Saved entries:

____________________

Background: an optimization exercise with open tools, aiming at a short achievable clock period. Do not read the settings as production practice. Power figures rest on the tool's default switching activity, not on a simulated workload.

==> module mmsel2, before the edit <==
module mmsel2 (
    input  logic       pn,
    input  logic [1:0] s,
    input  logic [1:0] d,
    output logic       y
);
    assign y = ~pn & |(s & d);
endmodule
==> module mmsel3, before the edit <==
module mmsel3 (
    input  logic       pn,
    input  logic [2:0] s,
    input  logic [2:0] d,
    output logic       y
);
    assign y = ~pn & |(s & d);
endmodule
==> module mmsel4, before the edit <==
module mmsel4 (
    input  logic       pn,
    input  logic [3:0] s,
    input  logic [3:0] d,
    output logic       y
);
    assign y = ~pn & |(s & d);
endmodule
==> module dmem_mmio, before the edit <==
module dmem_mmio #(
    parameter int          RAM_WORDS  = 64,
    parameter int          FIFO_DEPTH = 4,
    parameter logic [31:0] MMIO_BASE  = 32'hFFFF_0000
) (
    input  logic        clk,
    input  logic        reset,
    input  logic        memwrite,
    input  logic [31:0] addr,
    input  logic [31:0] writedata,
    output logic [31:0] readdata,
    output logic [7:0]  tx_data,
    output logic        tx_valid,
    input  logic        tx_ready,
    output logic        irq
);
    logic [31:0] r_ram [64];
    logic [31:0] r_count;
    logic [31:0] r_compare;
    logic        r_match;
    logic        r_ovf;
    logic        r_irq_en;
    logic        w_ram_hit;
    logic        w_mmio_hit;
    logic [5:0]  w_word;
    logic        w_wr_compare;
    logic        w_wr_status;
    logic        w_wr_tx;
    logic        w_wr_ctrl;
    logic        w_full;
    logic        w_empty;
    logic [31:0] w_status;
    logic [31:0] w_mm;
    assign w_ram_hit    = addr[31:8] == 24'd0;
    assign w_mmio_hit   = addr[31:8] == MMIO_BASE[31:8];
    assign w_word       = addr[7:2];
    assign w_wr_compare = memwrite & w_mmio_hit & (w_word == 6'd1);
    assign w_wr_status  = memwrite & w_mmio_hit & (w_word == 6'd2);
    assign w_wr_tx      = memwrite & w_mmio_hit & (w_word == 6'd3);
    assign w_wr_ctrl    = memwrite & w_mmio_hit & (w_word == 6'd4);
    logic [7:0] w_lo [16];
    logic [7:0] w_hi [8];
    for (genvar c = 0; c < 8; c++) begin : g_hi
        hidec u_hi (.a(addr[31:5]), .y(w_hi[c]));
    end
    for (genvar c = 0; c < 16; c++) begin : g_lo
        dec3 u_lo (.a(addr[4:2]), .y(w_lo[c]));
    end
    logic [3:0] w_pn;
    logic [3:0] w_s [4];
    for (genvar c = 0; c < 4; c++) begin : g_page
        pagen u_pn (.a(addr[31:5]), .y(w_pn[c]));
        wsel  u_ws (.a(addr[4:2]),  .s(w_s[c]));
    end
    mmsel4 u_mm0 (.pn(w_pn[0]), .s(w_s[0]), .d({r_irq_en, w_status[0], r_compare[0], r_count[0]}), .y(w_mm[0]));
    for (genvar b = 1; b < 4; b++) begin : g_mm3
        mmsel3 u_mm (.pn(w_pn[0]), .s(w_s[0][2:0]), .d({w_status[b], r_compare[b], r_count[b]}), .y(w_mm[b]));
    end
    for (genvar b = 4; b < 32; b++) begin : g_mm2
        mmsel2 u_mm (.pn(w_pn[b / 8]), .s(w_s[b / 8][1:0]), .d({r_compare[b], r_count[b]}), .y(w_mm[b]));
    end
    for (genvar b = 0; b < 32; b++) begin : g_bit
        logic [7:0] w_g;
        for (genvar h = 0; h < 8; h++) begin : g_grp
            sel8 u_sel (
                .s (w_lo[b / 2]),
                .d ({r_ram[8*h+7][b], r_ram[8*h+6][b], r_ram[8*h+5][b], r_ram[8*h+4][b],
                     r_ram[8*h+3][b], r_ram[8*h+2][b], r_ram[8*h+1][b], r_ram[8*h+0][b]}),
                .y (w_g[h])
            );
        end
        sel8m u_top (.s(w_hi[b / 4]), .d(w_g), .m(w_mm[b]), .y(readdata[b]));
    end
    always_comb begin
        w_status           = '0;
        w_status[mmio_pkg::ST_MATCH] = r_match;
        w_status[mmio_pkg::ST_FULL]  = w_full;
        w_status[mmio_pkg::ST_EMPTY] = w_empty;
        w_status[mmio_pkg::ST_OVF]   = r_ovf;
    end
    always_ff @(posedge clk) begin
        if (memwrite & w_ram_hit) r_ram[w_word] <= writedata;
    end
    always_ff @(posedge clk or negedge reset) begin
        if (!reset) begin
            r_count   <= '0;
            r_compare <= mmio_pkg::COMPARE_RST;
            r_match   <= 1'b0;
            r_ovf     <= 1'b0;
            r_irq_en  <= 1'b0;
        end else begin
            r_count <= r_count + 32'd1;
            if (w_wr_compare) r_compare <= writedata;
            r_match <= (r_count == r_compare) | (r_match & ~(w_wr_status & writedata[mmio_pkg::ST_MATCH]));
            r_ovf   <= (w_wr_tx & w_full) | (r_ovf & ~(w_wr_status & writedata[mmio_pkg::ST_OVF]));
            if (w_wr_ctrl) r_irq_en <= writedata[0];
        end
    end
    sync_fifo #(.W(8), .DEPTH(FIFO_DEPTH)) u_fifo (
        .clk   (clk),
        .reset (reset),
        .push  (w_wr_tx & ~w_full),
        .pop   (tx_ready),
        .din   (writedata[7:0]),
        .dout  (tx_data),
        .full  (w_full),
        .empty (w_empty)
    );
    assign tx_valid = ~w_empty;
    assign irq      = r_match & r_irq_en;
endmodule
clock: 6.5 ns
lec_check: 0
abc_clock_period_in_ps: 1000
cap_margin: 20
core_margin: 2
core_utilization: 60
gpl_timing_driven: 1
setup_slack_margin: 4.5
slew_margin: 20
synth_hierarchical: 1
synth_minimum_keep_size: 0
tns_end_percent: 5
run.sh (not shown) runs the stock make flow with config.mk's settings and CLKGATE_MAP_FILE= SYNTH_SCRIPT=/design/flow/synth_recipe.tcl, a recipe that flattens the netlist after the stock synthesis.
Then changed:
--- a/flow/design.v
+++ b/flow/design.v
@@ -62,7 +62,9 @@
     input  logic [1:0] d,
     output logic       y
 );
-    assign y = ~pn & |(s & d);
+    logic n0;
+    aoi22 u0 (.a1(s[0]), .a2(d[0]), .b1(s[1]), .b2(d[1]), .y(n0));
+    nor2  u1 (.a(pn), .b(n0), .y(y));
 endmodule
 module mmsel3 (
     input  logic       pn,
@@ -70,7 +72,10 @@
     input  logic [2:0] d,
     output logic       y
 );
-    assign y = ~pn & |(s & d);
+    logic n0, n1;
+    aoi22 u0 (.a1(s[0]), .a2(d[0]), .b1(s[1]), .b2(d[1]), .y(n0));
+    nand2 u1 (.a(s[2]), .b(d[2]), .y(n1));
+    aoi21 u2 (.a1(n0), .a2(n1), .b(pn), .y(y));
 endmodule
 module mmsel4 (
     input  logic       pn,
@@ -78,7 +83,10 @@
     input  logic [3:0] d,
     output logic       y
 );
-    assign y = ~pn & |(s & d);
+    logic n0, n1;
+    aoi22 u0 (.a1(s[0]), .a2(d[0]), .b1(s[1]), .b2(d[1]), .y(n0));
+    aoi22 u1 (.a1(s[2]), .a2(d[2]), .b1(s[3]), .b2(d[3]), .y(n1));
+    aoi21 u2 (.a1(n0), .a2(n1), .b(pn), .y(y));
 endmodule
 module aoi22 (
     input  logic a1, a2, b1, b2,
@@ -110,6 +118,18 @@
 );
     assign y = ~(a | b);
 endmodule
+module nand2 (
+    input  logic a, b,
+    output logic y
+);
+    assign y = ~(a & b);
+endmodule
+module aoi21 (
+    input  logic a1, a2, b,
+    output logic y
+);
+    assign y = ~((a1 & a2) | b);
+endmodule
 module nand3 (
     input  logic a, b, c,
     output logic y
@@ -234,12 +254,12 @@
     assign w_wr_status  = memwrite & w_mmio_hit & (w_word == 6'd2);
     assign w_wr_tx      = memwrite & w_mmio_hit & (w_word == 6'd3);
     assign w_wr_ctrl    = memwrite & w_mmio_hit & (w_word == 6'd4);
-    logic [7:0] w_lo [16];
+    logic [7:0] w_lo [32];
     logic [7:0] w_hi [8];
     for (genvar c = 0; c < 8; c++) begin : g_hi
         hidec u_hi (.a(addr[31:5]), .y(w_hi[c]));
     end
-    for (genvar c = 0; c < 16; c++) begin : g_lo
+    for (genvar c = 0; c < 32; c++) begin : g_lo
         dec3 u_lo (.a(addr[4:2]), .y(w_lo[c]));
     end
     logic [3:0] w_pn;
@@ -259,7 +279,7 @@
         logic [7:0] w_g;
         for (genvar h = 0; h < 8; h++) begin : g_grp
             sel8 u_sel (
-                .s (w_lo[b / 2]),
+                .s (w_lo[b]),
                 .d ({r_ram[8*h+7][b], r_ram[8*h+6][b], r_ram[8*h+5][b], r_ram[8*h+4][b],
                      r_ram[8*h+3][b], r_ram[8*h+2][b], r_ram[8*h+1][b], r_ram[8*h+0][b]}),
                 .y (w_g[h])
Die area increases by 1.4%.
Flip-flop and latch count stays the same.
Clock-buffer cell count came out higher by 3.
Cell count climbs by 2.8%.
Worst setup slack gets better by 0.073 ns.
Routed wire length went up by 12%.
Total power went up by 1.4%.
Synthesized area climbs by 1.4%.
Core utilization increases by 0.18 points.
Cell area goes up by 1.7%.
Hold slack improved by 0.070 ns.
Fmax grows by 1.5%.
No run of this note included a check of the RTL's function; only the layout flow was run.

========
Another version of the RTL of dmem_mmio (not shown whole).
Size in the first run: about 110 I/O pins.
## dmem_mmio
module dmem_mmio #(
    parameter int          RAM_WORDS  = 64,
    parameter int          FIFO_DEPTH = 4,
    parameter logic [31:0] MMIO_BASE  = 32'hFFFF_0000
) (
    input  logic        clk,
    input  logic        reset,
    input  logic        memwrite,
    input  logic [31:0] addr,
    input  logic [31:0] writedata,
    output logic [31:0] readdata,
    output logic [7:0]  tx_data,
    output logic        tx_valid,
    input  logic        tx_ready,
    output logic        irq
);
    logic [31:0] r_ram [64];
    logic [31:0] r_count;
    logic [31:0] r_compare;
    logic        r_match;
    logic        r_ovf;
    logic        r_irq_en;
    logic        w_ram_hit;
    logic        w_mmio_hit;
    logic [5:0]  w_word;
    logic        w_wr_compare;
    logic        w_wr_status;
    logic        w_wr_tx;
    logic        w_wr_ctrl;
    logic        w_full;
    logic        w_empty;
    logic [31:0] w_status;
    logic [31:0] w_mmio_rd;
    logic [31:0] w_ram_rd;
    assign w_ram_hit    = addr[31:8] == 24'd0;
    assign w_mmio_hit   = addr[31:8] == MMIO_BASE[31:8];
    assign w_word       = addr[7:2];
    assign w_wr_compare = memwrite & w_mmio_hit & (w_word == 6'd1);
    assign w_wr_status  = memwrite & w_mmio_hit & (w_word == 6'd2);
    assign w_wr_tx      = memwrite & w_mmio_hit & (w_word == 6'd3);
    assign w_wr_ctrl    = memwrite & w_mmio_hit & (w_word == 6'd4);
    localparam int NCOPY = 8;
    logic [7:0] w_lo [NCOPY];
    logic [7:0] w_hi [NCOPY];
    for (genvar c = 0; c < NCOPY; c++) begin : g_dec
        dec3  u_lo (.a(addr[4:2]), .y(w_lo[c]));
        dec3  u_hi (.a(addr[7:5]), .y(w_hi[c]));
    end
    for (genvar b = 0; b < 32; b++) begin : g_bit
        logic [7:0] w_g;
        for (genvar h = 0; h < 8; h++) begin : g_grp
            sel8 u_sel (
                .s (w_lo[b / (32 / NCOPY)]),
                .d ({r_ram[8*h+7][b], r_ram[8*h+6][b], r_ram[8*h+5][b], r_ram[8*h+4][b],
                     r_ram[8*h+3][b], r_ram[8*h+2][b], r_ram[8*h+1][b], r_ram[8*h+0][b]}),
                .y (w_g[h])
            );
        end
        sel8 u_top (.s(w_hi[b / (32 / NCOPY)]), .d(w_g), .y(w_ram_rd[b]));
    end
    always_comb begin
        w_status           = '0;
        w_status[mmio_pkg::ST_MATCH] = r_match;
        w_status[mmio_pkg::ST_FULL]  = w_full;
  ...
==> module sel8, before the edit <==
module sel8 (
    input  logic [7:0] s,
    input  logic [7:0] d,
    output logic       y
);
    assign y = |(s & d);
endmodule
==> module dmem_mmio, before the edit <==
module dmem_mmio #(
    parameter int          RAM_WORDS  = 64,
    parameter int          FIFO_DEPTH = 4,
    parameter logic [31:0] MMIO_BASE  = 32'hFFFF_0000
) (
    input  logic        clk,
    input  logic        reset,
    input  logic        memwrite,
    input  logic [31:0] addr,
    input  logic [31:0] writedata,
    output logic [31:0] readdata,
    output logic [7:0]  tx_data,
    output logic        tx_valid,
    input  logic        tx_ready,
    output logic        irq
);
    logic [31:0] r_ram [64];
    logic [31:0] r_count;
    logic [31:0] r_compare;
    logic        r_match;
    logic        r_ovf;
    logic        r_irq_en;
    logic        w_ram_hit;
    logic        w_mmio_hit;
    logic [5:0]  w_word;
    logic        w_wr_compare;
    logic        w_wr_status;
    logic        w_wr_tx;
    logic        w_wr_ctrl;
    logic        w_full;
    logic        w_empty;
    logic [31:0] w_status;
    logic [31:0] w_mmio_rd;
    logic [31:0] w_ram_rd;
    assign w_ram_hit    = addr[31:8] == 24'd0;
    assign w_mmio_hit   = addr[31:8] == MMIO_BASE[31:8];
    assign w_word       = addr[7:2];
    assign w_wr_compare = memwrite & w_mmio_hit & (w_word == 6'd1);
    assign w_wr_status  = memwrite & w_mmio_hit & (w_word == 6'd2);
    assign w_wr_tx      = memwrite & w_mmio_hit & (w_word == 6'd3);
    assign w_wr_ctrl    = memwrite & w_mmio_hit & (w_word == 6'd4);
    localparam int NCOPY = 8;
    logic [7:0] w_lo [NCOPY];
    logic [7:0] w_hi [NCOPY];
    for (genvar c = 0; c < NCOPY; c++) begin : g_dec
        dec3  u_lo (.a(addr[4:2]), .y(w_lo[c]));
        dec3  u_hi (.a(addr[7:5]), .y(w_hi[c]));
    end
    for (genvar b = 0; b < 32; b++) begin : g_bit
        logic [7:0] w_g;
        for (genvar h = 0; h < 8; h++) begin : g_grp
            sel8 u_sel (
                .s (w_lo[b / (32 / NCOPY)]),
                .d ({r_ram[8*h+7][b], r_ram[8*h+6][b], r_ram[8*h+5][b], r_ram[8*h+4][b],
                     r_ram[8*h+3][b], r_ram[8*h+2][b], r_ram[8*h+1][b], r_ram[8*h+0][b]}),
                .y (w_g[h])
            );
        end
        sel8 u_top (.s(w_hi[b / (32 / NCOPY)]), .d(w_g), .y(w_ram_rd[b]));
    end
    always_comb begin
        w_status           = '0;
        w_status[mmio_pkg::ST_MATCH] = r_match;
        w_status[mmio_pkg::ST_FULL]  = w_full;
        w_status[mmio_pkg::ST_EMPTY] = w_empty;
        w_status[mmio_pkg::ST_OVF]   = r_ovf;
        w_mmio_rd = ({32{w_word == 6'd0}} & r_count)   |
                    ({32{w_word == 6'd1}} & r_compare) |
                    ({32{w_word == 6'd2}} & w_status)  |
                    ({32{w_word == 6'd4}} & {31'd0, r_irq_en});
        readdata  = ({32{w_ram_hit}} & w_ram_rd) | ({32{w_mmio_hit}} & w_mmio_rd);
    end
    always_ff @(posedge clk) begin
        if (memwrite & w_ram_hit) r_ram[w_word] <= writedata;
    end
    always_ff @(posedge clk or negedge reset) begin
        if (!reset) begin
            r_count   <= '0;
            r_compare <= mmio_pkg::COMPARE_RST;
            r_match   <= 1'b0;
            r_ovf     <= 1'b0;
            r_irq_en  <= 1'b0;
        end else begin
            r_count <= r_count + 32'd1;
            if (w_wr_compare) r_compare <= writedata;
            r_match <= (r_count == r_compare) | (r_match & ~(w_wr_status & writedata[mmio_pkg::ST_MATCH]));
            r_ovf   <= (w_wr_tx & w_full) | (r_ovf & ~(w_wr_status & writedata[mmio_pkg::ST_OVF]));
            if (w_wr_ctrl) r_irq_en <= writedata[0];
        end
    end
    sync_fifo #(.W(8), .DEPTH(FIFO_DEPTH)) u_fifo (
        .clk   (clk),
        .reset (reset),
        .push  (w_wr_tx & ~w_full),
        .pop   (tx_ready),
        .din   (writedata[7:0]),
        .dout  (tx_data),
        .full  (w_full),
        .empty (w_empty)
    );
    assign tx_valid = ~w_empty;
    assign irq      = r_match & r_irq_en;
endmodule
export LEC_CHECK = 0
export ABC_CLOCK_PERIOD_IN_PS = 1000
export CAP_MARGIN = 20
export CORE_MARGIN = 2
export CORE_UTILIZATION = 60
export GPL_TIMING_DRIVEN = 1
export SETUP_SLACK_MARGIN = 4.5
export SLEW_MARGIN = 20
export SYNTH_HIERARCHICAL = 1
export SYNTH_MINIMUM_KEEP_SIZE = 0
export TNS_END_PERCENT = 5
create_clock -name core_clock -period 6.5 [get_ports {clk}]
The baseline ran to the end with no violations.
Next try:
--- a/flow/design.v
+++ b/flow/design.v
@@ -17,12 +17,57 @@
     always_comb
         for (int i = 0; i < 8; i++) y[i] = a == 3'(i);
 endmodule
+module dec3z (
+    input  logic [26:0] a,
+    output logic [7:0]  y
+);
+    logic zero;
+    assign zero = a[26:3] == 24'd0;
+    always_comb
+        for (int i = 0; i < 8; i++) y[i] = zero & (a[2:0] == 3'(i));
+endmodule
+module aoi22 (
+    input  logic a1, a2, b1, b2,
+    output logic y
+);
+    assign y = ~((a1 & a2) | (b1 & b2));
+endmodule
+module aoi221 (
+    input  logic a1, a2, b1, b2, c,
+    output logic y
+);
+    assign y = ~((a1 & a2) | (b1 & b2) | c);
+endmodule
+module nand4 (
+    input  logic a, b, c, d,
+    output logic y
+);
+    assign y = ~(a & b & c & d);
+endmodule
 module sel8 (
     input  logic [7:0] s,
     input  logic [7:0] d,
     output logic       y
 );
-    assign y = |(s & d);
+    logic [3:0] n;
+    aoi22 u0 (.a1(s[0]), .a2(d[0]), .b1(s[1]), .b2(d[1]), .y(n[0]));
+    aoi22 u1 (.a1(s[2]), .a2(d[2]), .b1(s[3]), .b2(d[3]), .y(n[1]));
+    aoi22 u2 (.a1(s[4]), .a2(d[4]), .b1(s[5]), .b2(d[5]), .y(n[2]));
+    aoi22 u3 (.a1(s[6]), .a2(d[6]), .b1(s[7]), .b2(d[7]), .y(n[3]));
+    nand4 u4 (.a(n[0]), .b(n[1]), .c(n[2]), .d(n[3]), .y(y));
+endmodule
+module sel8m (
+    input  logic [7:0] s,
+    input  logic [7:0] d,
+    input  logic       m,
+    output logic       y
+);
+    logic [3:0] n;
+    aoi22  u0 (.a1(s[0]), .a2(d[0]), .b1(s[1]), .b2(d[1]), .y(n[0]));
+    aoi22  u1 (.a1(s[2]), .a2(d[2]), .b1(s[3]), .b2(d[3]), .y(n[1]));
+    aoi22  u2 (.a1(s[4]), .a2(d[4]), .b1(s[5]), .b2(d[5]), .y(n[2]));
+    aoi221 u3 (.a1(s[6]), .a2(d[6]), .b1(s[7]), .b2(d[7]), .c(m), .y(n[3]));
+    nand4  u4 (.a(n[0]), .b(n[1]), .c(n[2]), .d(n[3]), .y(y));
 endmodule
 module sync_fifo #(
     parameter int W     = 8,
@@ -94,7 +139,7 @@
     logic        w_empty;
     logic [31:0] w_status;
     logic [31:0] w_mmio_rd;
-    logic [31:0] w_ram_rd;
+    logic [31:0] w_mm;
     assign w_ram_hit    = addr[31:8] == 24'd0;
     assign w_mmio_hit   = addr[31:8] == MMIO_BASE[31:8];
     assign w_word       = addr[7:2];
@@ -107,7 +152,7 @@
     logic [7:0] w_hi [NCOPY];
     for (genvar c = 0; c < NCOPY; c++) begin : g_dec
         dec3  u_lo (.a(addr[4:2]), .y(w_lo[c]));
-        dec3  u_hi (.a(addr[7:5]), .y(w_hi[c]));
+        dec3z u_hi (.a(addr[31:5]), .y(w_hi[c]));
     end
     for (genvar b = 0; b < 32; b++) begin : g_bit
         logic [7:0] w_g;
@@ -119,7 +164,7 @@
                 .y (w_g[h])
             );
         end
-        sel8 u_top (.s(w_hi[b / (32 / NCOPY)]), .d(w_g), .y(w_ram_rd[b]));
+        sel8m u_top (.s(w_hi[b / (32 / NCOPY)]), .d(w_g), .m(w_mm[b]), .y(readdata[b]));
     end
     always_comb begin
         w_status           = '0;
@@ -131,7 +176,7 @@
                     ({32{w_word == 6'd1}} & r_compare) |
                     ({32{w_word == 6'd2}} & w_status)  |
                     ({32{w_word == 6'd4}} & {31'd0, r_irq_en});
-        readdata  = ({32{w_ram_hit}} & w_ram_rd) | ({32{w_mmio_hit}} & w_mmio_rd);
+        w_mm      = {32{w_mmio_hit}} & w_mmio_rd;
     end
     always_ff @(posedge clk) begin
         if (memwrite & w_ram_hit) r_ram[w_word] <= writedata;
What happened: Utilization drops by 0.38 points; total power climbs by 1.3%; wire length climbs by 6.7%; critical path depth climbs by 3; first-iteration DRC count drops by 21%; global-route usage drops by 0.37 points; final area climbs by 7.4%; via count climbs by 3.6%; non-clock buffer count climbs by 171; sequential power is about the same.
No run of this note included a check of the RTL's function; only the layout flow was run.

==> port drivers added, routing unchanged <==
The results above use ideal ports. As a check the final layouts listed here were re-extracted and re-timed, cells and wires unchanged. Step 1: set_driving_cell puts a clkbuf_16 on clk and a buf_2 on each other input, an assumption about the parent block. Step 2 moves the port delays by t, midway between the first and last clock arrival at a register: inputs arrive t later, outputs are due t later. That takes back most of the time a late clock gives input paths. Three values: no drivers, after step 1, after step 2; two values: the first two.
run	t, ns	setup WS [ns]	worst hold slack (ns)
the first run of note 1	0.911	1.724 / 1.335 / 1.335	0.333 / 0.282 / 0.545
the second run of note 1	0.913	1.796 / 1.262 / 1.262	0.403 / 0.348 / 0.511
the first run of note 2	0.913	1.687 / 1.308 / 1.308	0.294 / 0.248 / 0.521
the second run of note 2	0.936	1.633 / 1.332 / 1.332	0.261 / 0.208 / 0.533
After both steps every run listed still meets setup and hold. For the second run of note 1, which loses most, drivers alone change the setup slack by -0.534 ns; drivers and shift together by -0.534 ns.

____________________

## Task goal
From the data above, copy every line where "unchanged" appears.

## Response area
==> port drivers added, routing unchanged <==
The results above use ideal ports. As a check the final layouts listed here were re-extracted and re-timed, cells and wires unchanged. Step 1: set_driving_cell puts a clkbuf_16 on clk and a buf_2 on each other input, an assumption about the parent block. Step 2 moves the port delays by t, midway between the first and last clock arrival at a register: inputs arrive t later, outputs are due t later. That takes back most of the time a late clock gives input paths. Three values: no drivers, after step 1, after step 2; two values: the first two.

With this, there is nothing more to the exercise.